▶ Task goal: Identify each line below containing the string "conflict" and copy it.

▶ Task inputs:
##############################

### src/rtl/dpram_pkg.sv
package dpram_pkg;

    localparam int NPORT = 2;

    typedef enum logic [1:0] {
        MODE_WF = 2'b00,
        MODE_RF = 2'b01,
        MODE_NC = 2'b10
    } rdw_mode_e;

    typedef enum logic {
        ARB_CLEAR    = 1'b0,
        ARB_COLLIDED = 1'b1
    } arb_state_e;

endpackage

### src/rtl/dpram_arbiter.sv
module dpram_arbiter
    import dpram_pkg::*;
#(
    parameter int ADDR_W = 6
) (
    input  logic              clk,
    input  logic              rst_n,
    input  logic              a_en_i,
    input  logic              a_we_i,
    input  logic [ADDR_W-1:0] a_addr_i,
    input  logic              b_en_i,
    input  logic              b_we_i,
    input  logic [ADDR_W-1:0] b_addr_i,
    output logic [NPORT-1:0]  grant_o,
    output logic [NPORT-1:0]  busy_o,
    output logic              collision_o
);

    arb_state_e state_q, state_d;
    logic       conflict;

    assign conflict = a_en_i && b_en_i && (a_addr_i == b_addr_i) && (a_we_i || b_we_i);

    // state register
    always_ff @(posedge clk) begin
        if (!rst_n) state_q <= ARB_CLEAR;
        else        state_q <= state_d;
    end

    // next state: every conflict cycle is followed by one COLLIDED cycle
    always_comb begin
        state_d = state_q;
        unique case (state_q)
            ARB_CLEAR:    state_d = conflict ? ARB_COLLIDED : ARB_CLEAR;
            ARB_COLLIDED: state_d = conflict ? ARB_COLLIDED : ARB_CLEAR;
        endcase
    end

    // outputs
    always_comb begin
        grant_o     = '1;
        busy_o      = '0;
        collision_o = 1'b0;
        if (conflict) begin
            grant_o[1] = 1'b0;
            busy_o[1]  = 1'b1;
        end
        unique case (state_q)
            ARB_CLEAR:    collision_o = 1'b0;
            ARB_COLLIDED: collision_o = 1'b1;
        endcase
    end

endmodule

### src/rtl/dpram_port_ctl.sv
module dpram_port_ctl
    import dpram_pkg::*;
(
    input  logic       clk,
    input  logic       rst_n,
    input  logic [1:0] mode_i,
    input  logic       en_i,
    input  logic       we_i,
    input  logic       grant_i,
    output logic       acc_o,
    output logic       wr_o,
    output logic       byp_o
);

    logic [1:0] mode_q;

    // mode captured only while reset is held
    always_ff @(posedge clk) begin
        if (!rst_n) mode_q <= mode_i;
    end

    always_comb begin
        acc_o = en_i && grant_i;
        wr_o  = 1'b0;
        byp_o = 1'b0;
        unique case (mode_q)
            MODE_RF: begin
                wr_o  = acc_o && we_i;
                byp_o = 1'b0;
            end
            MODE_NC: begin
                wr_o  = 1'b0;
                byp_o = 1'b0;
            end
            default: begin
                wr_o  = acc_o && we_i;
                byp_o = acc_o && we_i;
            end
        endcase
    end

endmodule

##############################

▶ Solution:
    logic       conflict;
    assign conflict = a_en_i && b_en_i && (a_addr_i == b_addr_i) && (a_we_i || b_we_i);
    // next state: every conflict cycle is followed by one COLLIDED cycle
            ARB_CLEAR:    state_d = conflict ? ARB_COLLIDED : ARB_CLEAR;
            ARB_COLLIDED: state_d = conflict ? ARB_COLLIDED : ARB_CLEAR;
        if (conflict) begin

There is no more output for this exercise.